- **Problem description**
Where in the data does the word "syncchan" appear? Find those lines and copy them.

- **Raw data**
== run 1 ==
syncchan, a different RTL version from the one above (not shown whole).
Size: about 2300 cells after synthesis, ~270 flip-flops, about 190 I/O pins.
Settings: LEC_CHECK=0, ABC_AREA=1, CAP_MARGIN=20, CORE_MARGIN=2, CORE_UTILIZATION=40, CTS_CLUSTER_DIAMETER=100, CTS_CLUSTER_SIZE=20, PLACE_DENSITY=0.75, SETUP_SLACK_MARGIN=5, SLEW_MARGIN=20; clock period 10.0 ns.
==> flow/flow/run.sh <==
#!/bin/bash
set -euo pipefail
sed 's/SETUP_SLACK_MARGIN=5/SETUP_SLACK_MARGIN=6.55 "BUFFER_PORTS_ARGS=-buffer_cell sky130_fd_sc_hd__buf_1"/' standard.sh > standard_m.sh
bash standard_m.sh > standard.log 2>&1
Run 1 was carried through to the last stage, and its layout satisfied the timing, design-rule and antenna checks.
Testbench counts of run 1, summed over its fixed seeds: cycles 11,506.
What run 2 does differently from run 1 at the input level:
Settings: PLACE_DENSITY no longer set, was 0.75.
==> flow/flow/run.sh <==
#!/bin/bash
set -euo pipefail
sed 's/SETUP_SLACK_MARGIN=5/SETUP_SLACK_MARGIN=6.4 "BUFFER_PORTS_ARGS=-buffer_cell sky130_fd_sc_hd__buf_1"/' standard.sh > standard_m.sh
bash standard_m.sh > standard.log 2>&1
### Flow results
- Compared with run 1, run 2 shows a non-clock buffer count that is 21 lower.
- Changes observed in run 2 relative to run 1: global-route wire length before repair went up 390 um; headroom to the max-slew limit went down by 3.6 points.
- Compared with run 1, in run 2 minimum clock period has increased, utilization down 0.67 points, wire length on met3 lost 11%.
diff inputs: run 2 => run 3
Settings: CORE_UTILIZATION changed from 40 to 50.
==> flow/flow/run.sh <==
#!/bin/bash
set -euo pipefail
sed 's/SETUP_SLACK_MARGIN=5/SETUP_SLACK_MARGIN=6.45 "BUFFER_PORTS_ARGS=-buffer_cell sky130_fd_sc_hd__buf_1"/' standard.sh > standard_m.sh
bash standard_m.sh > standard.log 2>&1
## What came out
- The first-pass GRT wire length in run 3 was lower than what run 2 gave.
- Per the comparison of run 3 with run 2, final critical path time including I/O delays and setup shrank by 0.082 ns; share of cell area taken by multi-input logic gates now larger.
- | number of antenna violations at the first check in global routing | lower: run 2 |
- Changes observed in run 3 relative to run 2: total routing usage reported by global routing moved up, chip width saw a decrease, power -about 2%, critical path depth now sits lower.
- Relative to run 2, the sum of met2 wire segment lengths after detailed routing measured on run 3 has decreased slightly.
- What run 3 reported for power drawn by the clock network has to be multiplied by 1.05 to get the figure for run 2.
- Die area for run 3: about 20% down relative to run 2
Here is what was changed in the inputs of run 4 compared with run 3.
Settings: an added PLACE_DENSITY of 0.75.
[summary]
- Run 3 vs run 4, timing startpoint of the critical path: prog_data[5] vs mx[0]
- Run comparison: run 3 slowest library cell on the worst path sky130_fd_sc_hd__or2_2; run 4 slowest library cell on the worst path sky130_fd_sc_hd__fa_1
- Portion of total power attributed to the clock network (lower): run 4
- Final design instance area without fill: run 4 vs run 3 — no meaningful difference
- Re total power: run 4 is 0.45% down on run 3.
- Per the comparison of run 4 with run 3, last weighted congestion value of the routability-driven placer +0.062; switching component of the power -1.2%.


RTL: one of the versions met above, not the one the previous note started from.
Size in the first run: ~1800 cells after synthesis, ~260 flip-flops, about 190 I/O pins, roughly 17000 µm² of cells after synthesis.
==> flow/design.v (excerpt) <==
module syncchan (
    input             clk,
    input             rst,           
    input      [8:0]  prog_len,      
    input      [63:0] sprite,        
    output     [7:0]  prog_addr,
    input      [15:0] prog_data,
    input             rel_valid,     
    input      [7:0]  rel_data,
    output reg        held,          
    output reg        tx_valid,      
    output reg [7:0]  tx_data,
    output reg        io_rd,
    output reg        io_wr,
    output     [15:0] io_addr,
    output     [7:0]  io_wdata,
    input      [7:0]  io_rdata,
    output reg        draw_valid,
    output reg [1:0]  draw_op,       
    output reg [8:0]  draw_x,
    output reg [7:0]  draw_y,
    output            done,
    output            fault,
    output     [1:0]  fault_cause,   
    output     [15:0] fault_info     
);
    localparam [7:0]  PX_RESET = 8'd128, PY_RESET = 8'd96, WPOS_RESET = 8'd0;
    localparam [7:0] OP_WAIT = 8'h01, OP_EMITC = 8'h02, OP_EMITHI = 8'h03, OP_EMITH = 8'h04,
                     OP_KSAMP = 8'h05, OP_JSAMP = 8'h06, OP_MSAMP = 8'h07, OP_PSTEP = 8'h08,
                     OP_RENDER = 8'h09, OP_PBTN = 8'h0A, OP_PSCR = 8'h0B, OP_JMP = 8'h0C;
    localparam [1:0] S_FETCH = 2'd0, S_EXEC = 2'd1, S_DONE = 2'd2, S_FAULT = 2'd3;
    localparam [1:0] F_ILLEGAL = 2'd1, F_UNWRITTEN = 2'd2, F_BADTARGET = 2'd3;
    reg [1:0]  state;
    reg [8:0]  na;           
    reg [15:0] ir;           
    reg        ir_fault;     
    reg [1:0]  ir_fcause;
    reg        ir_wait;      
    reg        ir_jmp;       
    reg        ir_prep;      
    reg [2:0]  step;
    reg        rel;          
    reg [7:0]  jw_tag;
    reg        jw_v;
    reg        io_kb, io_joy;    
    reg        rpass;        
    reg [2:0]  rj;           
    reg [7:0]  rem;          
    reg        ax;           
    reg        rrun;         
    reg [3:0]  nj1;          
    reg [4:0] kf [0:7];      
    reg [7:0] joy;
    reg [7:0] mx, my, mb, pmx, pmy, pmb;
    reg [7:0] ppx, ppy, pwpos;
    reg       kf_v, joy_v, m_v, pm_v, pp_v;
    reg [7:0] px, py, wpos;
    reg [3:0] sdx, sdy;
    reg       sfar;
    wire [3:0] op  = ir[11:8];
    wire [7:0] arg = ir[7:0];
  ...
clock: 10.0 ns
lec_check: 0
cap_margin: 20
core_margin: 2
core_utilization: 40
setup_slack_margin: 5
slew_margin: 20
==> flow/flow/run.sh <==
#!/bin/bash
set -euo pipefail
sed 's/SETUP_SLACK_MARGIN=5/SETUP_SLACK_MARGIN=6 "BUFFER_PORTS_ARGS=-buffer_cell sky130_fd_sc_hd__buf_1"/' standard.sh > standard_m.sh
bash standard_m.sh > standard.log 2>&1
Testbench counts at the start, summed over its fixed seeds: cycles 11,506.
Source: an optimization exercise on an open RTL-to-GDS flow (aim: a short achievable clock period and few clock cycles). Production flows keep margins and buffers that such runs may drop. Function was checked by simulation only, so behaviour that the tests miss may differ from the original. Power figures rest on the tool's default switching activity, not on a simulated workload.

**flow/flow/run.sh**
```bash
#!/bin/bash
set -euo pipefail
bash standard.sh SETUP_SLACK_MARGIN=7.5 finish > standard.log 2>&1
```
**flow/standard.sh**
```bash
#!/bin/bash
# synth_recipe.tcl (not shown) runs the flow's synth.tcl, then flattens the netlist and writes it again
# the make line also repeats each setting of config.mk as NAME=value (left out here)
make -C /OpenROAD-flow-scripts/flow DESIGN_CONFIG=/design/flow/config.mk WORK_HOME=/design/flow/orfs CLKGATE_MAP_FILE= SYNTH_SCRIPT=/design/flow/synth_recipe.tcl "${@:-finish}"
```
**flow/config.mk**
```make
export PLATFORM = sky130hd
export DESIGN_NAME = xge
export DESIGN_NICKNAME = xge
export VERILOG_FILES = /design/flow/design.v
export SDC_FILE = /design/flow/constraint.sdc
export NUM_CORES = 4
export LEC_CHECK = 0
export CAP_MARGIN = 20
export CORE_MARGIN = 2
export CORE_UTILIZATION = 40
export SLEW_MARGIN = 20
```
**flow/constraint.sdc**
```tcl
create_clock -name core_clock -period 11.0 [get_ports {clk}]
set_input_delay 2.2000 -clock core_clock [delete_from_list [all_inputs] [get_ports {clk}]]
set_output_delay 2.2000 -clock core_clock [all_outputs]
set_load 0.01 [all_outputs]
```
Context: an optimization exercise on an open-source flow, tuned for small area. The choices shown serve that exercise and are no tape-out recipe.
Only simulation tests tie the RTL to the original design; equivalence was not proved.
The clock port is modelled as an ideal driver; clocking choices that lean on that would not hold on a real chip.
No activity file was given, so power comes from the tool's default toggle rates.

==> inputs of run F <==
Design nexa_tx, start of the top module:
module nexa_tx (
    input  wire        clk,
    input  wire        rst,
    input  wire        start,
    input  wire [63:0] cmd,
    input  wire [31:0] now_us,
    output wire        pin,
    output wire        busy,
    output wire        fault
);
==> module nexa_tx, before the edit <==
module nexa_tx (
    input  wire        clk,
    input  wire        rst,
    input  wire        start,
    input  wire [63:0] cmd,
    input  wire [31:0] now_us,
    output wire        pin,
    output wire        busy,
    output wire        fault
);
    localparam [8:0]  POS_SYNC = 9'd245;
    reg        busy_r;
    reg        fault_r;
    reg [28:0] bits_r;      
    reg [15:0] reps_left;
    reg [8:0]  pos;
    reg [31:0] dl;          
    assign busy  = busy_r;
    assign fault = fault_r;
    wire [7:0] cmd_unit  = cmd[39:32];
    wire       cmd_valid = (cmd_unit >= 8'd1) && (cmd_unit <= 8'd4) && (cmd[63:48] != 16'd0);
    wire [32:0] cc;
    assign cc[0] = 1'b1;
    genvar i;
    generate for (i = 0; i < 32; i = i + 1) begin : g_cmp
        assign cc[i+1] = (now_us[i] & ~dl[i]) | (now_us[i] & cc[i]) | (~dl[i] & cc[i]);
    end endgenerate
    wire reached = ~(now_us[31] ^ ~dl[31] ^ cc[31]);
    wire in_data  = pos[8];
    wire at_last  = ~pos[8] & ~pos[7] & pos[5] & pos[3] & pos[1] & ~pos[0];  
    wire in_gap   = ~pos[8] & ~pos[7] & pos[5] & pos[3] & pos[1] &  pos[0];  
    wire at_sync0 = ~pos[8] &  pos[7] & ~pos[3] & ~pos[1];                   
    wire at_pause0= ~pos[8] & ~pos[7] & (pos[5:0] == 6'd0);                  
    wire [31:0] frame_bits = {bits_r[0], bits_r[1], 1'b1, 1'b1, bits_r[2], 1'b1, bits_r[3], bits_r[4], bits_r[5],
                              bits_r[6], bits_r[7], bits_r[8], bits_r[9], bits_r[10], bits_r[11], bits_r[12],
                              bits_r[13], bits_r[14], bits_r[15], bits_r[16], bits_r[17], bits_r[18], bits_r[19],
                              bits_r[20], bits_r[21], bits_r[22], bits_r[23], bits_r[24], bits_r[25], bits_r[26],
                              bits_r[27], bits_r[28]};
    wire        dbit = frame_bits[pos[7:3]];
    wire [2:0] j = pos[2:0];
    wire data_level = (j == 3'd0) | ((j == 3'd2) & dbit) | ((j == 3'd6) & ~dbit);
    assign pin = busy_r & (in_data ? data_level : (at_sync0 | at_pause0));
    wire last_rep = (reps_left == 16'd1);
    wire idle       = ~busy_r;
    wire go         = idle & start & cmd_valid;
    wire slot_step  = busy_r & ~in_gap & reached;
    wire gap_step   = busy_r &  in_gap & reached;
    wire restart    = gap_step & ~last_rep;
    wire        use_dl  = busy_r & ~in_gap & ~at_last;
    wire        to_gap  = busy_r & at_last;
    wire [31:0] add_a   = use_dl ? dl : now_us;
    wire [31:0] add_b   = {16'd0, to_gap, 3'd0, to_gap, 3'd0, 1'b1, ~to_gap, 1'b1, 1'b1, 1'b1, 1'b0, ~to_gap, 1'b0};
    wire [31:0] dl_next;
    wire [32:0] ac;
    assign ac[0] = 1'b0;
    generate for (i = 0; i < 32; i = i + 1) begin : g_add
        assign dl_next[i] = add_a[i] ^ add_b[i] ^ ac[i];
        assign ac[i+1]    = (add_a[i] & add_b[i]) | (add_a[i] & ac[i]) | (add_b[i] & ac[i]);
    end endgenerate
    always @(posedge clk) begin
        if (rst) begin
            busy_r  <= 1'b0;
            fault_r <= 1'b0;
        end else begin
            if (start & busy_r)
                fault_r <= 1'b1;
            if (go)
                busy_r <= 1'b1;
            else if (gap_step & last_rep)
                busy_r <= 1'b0;
        end
        if (idle) begin
            bits_r    <= {cmd[25:0], ~cmd[40], cmd[33] ^ cmd[32], cmd[32]};
            reps_left <= cmd[63:48];
        end else if (gap_step) begin
            reps_left <= reps_left - 16'd1;
        end
        if (go | restart | slot_step)
            pos <= (idle | in_gap) ? POS_SYNC : pos + 9'd1;
        if (go | slot_step | restart)
            dl <= dl_next;
    end
endmodule
==> flow/config.mk <==
export PLATFORM = sky130hd
export DESIGN_NAME = nexa_tx
export DESIGN_NICKNAME = nexa_tx
export VERILOG_FILES = /design/flow/design.v
export SDC_FILE = /design/flow/constraint.sdc
export NUM_CORES = 4
export LEC_CHECK = 0
export CAP_MARGIN = 20
export CORE_MARGIN = 2
export CORE_UTILIZATION = 40
export GPL_TIMING_DRIVEN = 0
export PLACE_DENSITY = 0.6
export SLEW_MARGIN = 20
==> flow/constraint.sdc <==
create_clock -name core_clock -period 10.0 [get_ports {clk}]
set_input_delay 2.0000 -clock core_clock [delete_from_list [all_inputs] [get_ports {clk}]]
set_output_delay 2.0000 -clock core_clock [all_outputs]
set_load 0.01 [all_outputs]
standard.sh (not shown) runs the stock make flow with config.mk's settings and CLKGATE_MAP_FILE= SYNTH_SCRIPT=/design/flow/synth_recipe.tcl, a recipe that flattens the netlist after the stock synthesis.
==> flow/flow/run.sh <==
#!/bin/bash
# Standard ORFS layout with three changes:
#  - abc maps the combinational logic with an area-oriented script
#    (flow/abc_area.script, used through ABC_AREA=1 from a copy of the
#    ORFS scripts folder that differs only in that file);
#  - single-drive port buffers;
#  - a lighter clock tree (clkbuf_4/8, no dummy loads).
# Full tool output goes to standard.log and ORFS's own logs.
set -o pipefail
cp -r "$FLOW_HOME/scripts" scripts_mod
cp flow/abc_area.script scripts_mod/abc_area.script
bash standard.sh SCRIPTS_DIR="$PWD/scripts_mod" ABC_AREA=1 \
  BUFFER_PORTS_ARGS="-buffer_cell sky130_fd_sc_hd__buf_1" \
  CTS_ARGS="-sink_clustering_enable -repair_clock_nets -dont_use_dummy_load -buf_list {sky130_fd_sc_hd__clkbuf_4 sky130_fd_sc_hd__clkbuf_8}" \
  finish > standard.log 2>&1
==> flow/flow/abc_area.script <==
&get -n
&st
&dch
&nf -R 1000 -p -a
&put
topo
dnsize -c
==> inputs of run B, as changes to run F <==
--- a/flow/design.v
+++ b/flow/design.v
@@ -15,5 +15,6 @@
     reg [15:0] reps_left;
     reg [8:0]  pos;
-    reg [31:0] dl;          
+    reg [31:1] ndl;         
+    reg        dl0;         
     assign busy  = busy_r;
     assign fault = fault_r;
@@ -22,9 +23,10 @@
     wire [32:0] cc;
     assign cc[0] = 1'b1;
+    assign cc[1] = now_us[0] | ~dl0;
     genvar i;
-    generate for (i = 0; i < 32; i = i + 1) begin : g_cmp
-        assign cc[i+1] = (now_us[i] & ~dl[i]) | (now_us[i] & cc[i]) | (~dl[i] & cc[i]);
+    generate for (i = 1; i < 32; i = i + 1) begin : g_cmp
+        assign cc[i+1] = (now_us[i] & ndl[i]) | (now_us[i] & cc[i]) | (ndl[i] & cc[i]);
     end endgenerate
-    wire reached = ~(now_us[31] ^ ~dl[31] ^ cc[31]);
+    wire reached = ~(now_us[31] ^ ndl[31] ^ cc[31]);
     wire in_data  = pos[8];
     wire at_last  = ~pos[8] & ~pos[7] & pos[5] & pos[3] & pos[1] & ~pos[0];  
@@ -49,13 +51,15 @@
     wire        use_dl  = busy_r & ~in_gap & ~at_last;
     wire        to_gap  = busy_r & at_last;
-    wire [31:0] add_a   = use_dl ? dl : now_us;
-    wire [31:0] add_b   = {16'd0, to_gap, 3'd0, to_gap, 3'd0, 1'b1, ~to_gap, 1'b1, 1'b1, 1'b1, 1'b0, ~to_gap, 1'b0};
-    wire [31:0] dl_next;
-    wire [32:0] ac;
-    assign ac[0] = 1'b0;
-    generate for (i = 0; i < 32; i = i + 1) begin : g_add
-        assign dl_next[i] = add_a[i] ^ add_b[i] ^ ac[i];
-        assign ac[i+1]    = (add_a[i] & add_b[i]) | (add_a[i] & ac[i]) | (add_b[i] & ac[i]);
+    wire [31:1] add_a   = use_dl ? ndl : ~now_us[31:1];
+    wire [31:0] k       = {16'd0, to_gap, 3'd0, to_gap, 3'd0, 1'b1, ~to_gap, 1'b1, 1'b1, 1'b1, 1'b0, ~to_gap, 1'b0};
+    wire [31:0] add_b   = ~k + 32'd1;    
+    wire [31:1] ndl_next;
+    wire [32:1] ac;
+    assign ac[1] = 1'b0;
+    generate for (i = 1; i < 32; i = i + 1) begin : g_add
+        assign ndl_next[i] = add_a[i] ^ add_b[i] ^ ac[i];
+        assign ac[i+1]     = (add_a[i] & add_b[i]) | (add_a[i] & ac[i]) | (add_b[i] & ac[i]);
     end endgenerate
+    wire        dl0_next = use_dl ? dl0 : now_us[0];
     always @(posedge clk) begin
         if (rst) begin
@@ -79,5 +83,8 @@
             pos <= (idle | in_gap) ? POS_SYNC : pos + 9'd1;
         if (go | slot_step | restart)
-            dl <= dl_next;
+        begin
+            ndl <= ndl_next;
+            dl0 <= dl0_next;
+        end
     end
 endmodule
==> flow/flow/run.sh (replaced) <==
#!/bin/bash
# Standard ORFS layout with these changes:
#  - abc maps the combinational logic with flow/abc_area.script (through
#    ABC_AREA=1 from a copy of the ORFS scripts folder that differs only in
#    that file);
#  - single-drive (buf_1) port buffers;
#  - clock tree from clkbuf_4 without dummy loads; flow/post_cts.tcl then
#    upsizes any leaf buffer whose flip-flop clock pins would be slow.
# Full tool output goes to standard.log and ORFS's own logs.
set -o pipefail
cp -r "$FLOW_HOME/scripts" scripts_mod
cp flow/abc_area.script scripts_mod/abc_area.script
bash standard.sh SCRIPTS_DIR="$PWD/scripts_mod" ABC_AREA=1 \
  BUFFER_PORTS_ARGS="-buffer_cell sky130_fd_sc_hd__buf_1" \
  CTS_ARGS="-sink_clustering_enable -repair_clock_nets -dont_use_dummy_load -buf_list {sky130_fd_sc_hd__clkbuf_4}" \
  POST_CTS_TCL="$PWD/flow/post_cts.tcl" \
  finish > standard.log 2>&1
==> flow/flow/abc_area.script (replaced) <==
&get -n
&st
&dch
&nf -p
&put
mfs2
&get -n
&st
&dch
&nf -p
&put
buffer -c
topo
stime -c
upsize -c
dnsize -c
==> flow/flow/post_cts.tcl (new file) <==
# After clock tree synthesis (built from clkbuf_4 only): upsize each clock
# buffer that drives a flip-flop clock pin whose estimated slew exceeds 100 ps
# to clkbuf_8, then legalize the placement again.
estimate_parasitics -placement
set upsized {}
foreach pin [all_registers -clock_pins -edge_triggered] {
  set worst 0
  foreach edge {rise fall} {
    foreach a {min max} {
      set s [sta::time_ui_sta [get_property $pin slew_${a}_$edge]]
      set worst [expr {max($worst, $s * 1e12)}]
    }
  }
  if {$worst > 100} {
    set net [get_nets -of_objects $pin]
    foreach drv [get_pins -of_objects $net -filter "direction==output"] {
      set inst [get_cells -of_objects $drv]
      set name [get_full_name $inst]
      if {[get_property $inst ref_name] eq "sky130_fd_sc_hd__clkbuf_4" && [lsearch $upsized $name] < 0} {
        puts "post_cts: upsizing $name (clock pin slew [format %.1f $worst] ps)"
        replace_cell $name sky130_fd_sc_hd__clkbuf_8
        lappend upsized $name
      }
    }
  }
}
if {[llength $upsized]} {
  estimate_parasitics -placement
  detailed_placement
  check_placement -verbose
}
Settings changed: CORE_UTILIZATION 40 to 65, GPL_TIMING_DRIVEN 0 to unset, PLACE_DENSITY 0.6 to 0.75.
==> notes <==
- In sequential cell count, run B and run F do not differ.
- Between run F and run B, the lower global-route usage is in run F (gap 8.8 points).
- Of run F and run B, run B has the higher clock skew (gap 9.2 ps).
- In run B the fmax is higher than in run F, by about 44%.
- Against run F, the area after synthesis of run B is lower by about 0.26%.
- Against run B, the via count of run F is lower by about 5%.
- Between run B and run F, the lower clock power is in run B (gap about 4%, measured against run F).
- In run B the core utilization is higher than in run F, by 26 points.
- Between run F and run B, the lower cell area is in run B (gap about 7%, measured against run B).
- Run F reached the layout checks and failed them: negative setup slack. Run B produced a clean layout.
- Non-clock buffer count: run F is higher than run B (13).

==> run a <==
==> flow/design.v <==
module nexa_tx (
    input  wire        clk,
    input  wire        rst,
    input  wire        start,
    input  wire [63:0] cmd,
    input  wire [31:0] now_us,
    output wire        pin,
    output wire        busy,
    output wire        fault
);
    localparam [8:0]  POS_SYNC = 9'd245;
    reg        busy_r;
    reg        fault_r;
    reg [28:0] bits_r;      
    reg [15:0] reps_left;
    reg [8:0]  pos;
    reg [31:0] dl;          
    assign busy  = busy_r;
    assign fault = fault_r;
    wire [7:0] cmd_unit  = cmd[39:32];
    wire       cmd_valid = (cmd_unit >= 8'd1) && (cmd_unit <= 8'd4) && (cmd[63:48] != 16'd0);
    wire [31:0] diff    = now_us - dl;
    wire        reached = ~diff[31];
    wire in_data  = pos[8];
    wire at_last  = ~pos[8] & ~pos[7] & pos[5] & pos[3] & pos[1] & ~pos[0];  
    wire in_gap   = ~pos[8] & ~pos[7] & pos[5] & pos[3] & pos[1] &  pos[0];  
    wire at_sync0 = ~pos[8] &  pos[7] & ~pos[3] & ~pos[1];                   
    wire at_pause0= ~pos[8] & ~pos[7] & (pos[5:0] == 6'd0);                  
    wire [31:0] frame_bits = {bits_r[28:3], 1'b1, bits_r[2], 1'b1, 1'b1, bits_r[1], bits_r[0]};
    wire        dbit = frame_bits[5'd31 - pos[7:3]];
    wire [2:0] j = pos[2:0];
    wire data_level = (j == 3'd0) | ((j == 3'd2) & dbit) | ((j == 3'd6) & ~dbit);
    assign pin = busy_r & (in_data ? data_level : (at_sync0 | at_pause0));
    wire last_rep = (reps_left == 16'd1);
    wire idle       = ~busy_r;
    wire go         = idle & start & cmd_valid;
    wire slot_step  = busy_r & ~in_gap & reached;
    wire gap_step   = busy_r &  in_gap & reached;
    wire restart    = gap_step & ~last_rep;
    wire        use_dl  = slot_step & ~at_last;
    wire [31:0] add_a   = use_dl ? dl : now_us;
    wire [31:0] add_b   = (slot_step & at_last) ? 32'd35000 : 32'd250;
    wire [31:0] dl_next = add_a + add_b;
    always @(posedge clk) begin
        if (rst) begin
            busy_r  <= 1'b0;
            fault_r <= 1'b0;
        end else begin
            if (start & busy_r)
                fault_r <= 1'b1;
            if (go)
                busy_r <= 1'b1;
            else if (gap_step & last_rep)
                busy_r <= 1'b0;
        end
        if (idle) begin
            bits_r    <= {cmd[25:0], ~cmd[40], cmd[33] ^ cmd[32], cmd[32]};
            reps_left <= cmd[63:48];
        end else if (gap_step) begin
            reps_left <= reps_left - 16'd1;
        end
        if (go | restart)
            pos <= POS_SYNC;
        else if (slot_step)
            pos <= pos + 9'd1;
        if (go | slot_step | restart)
            dl <= dl_next;
    end
endmodule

- **Solved problem**
syncchan, a different RTL version from the one above (not shown whole).
module syncchan (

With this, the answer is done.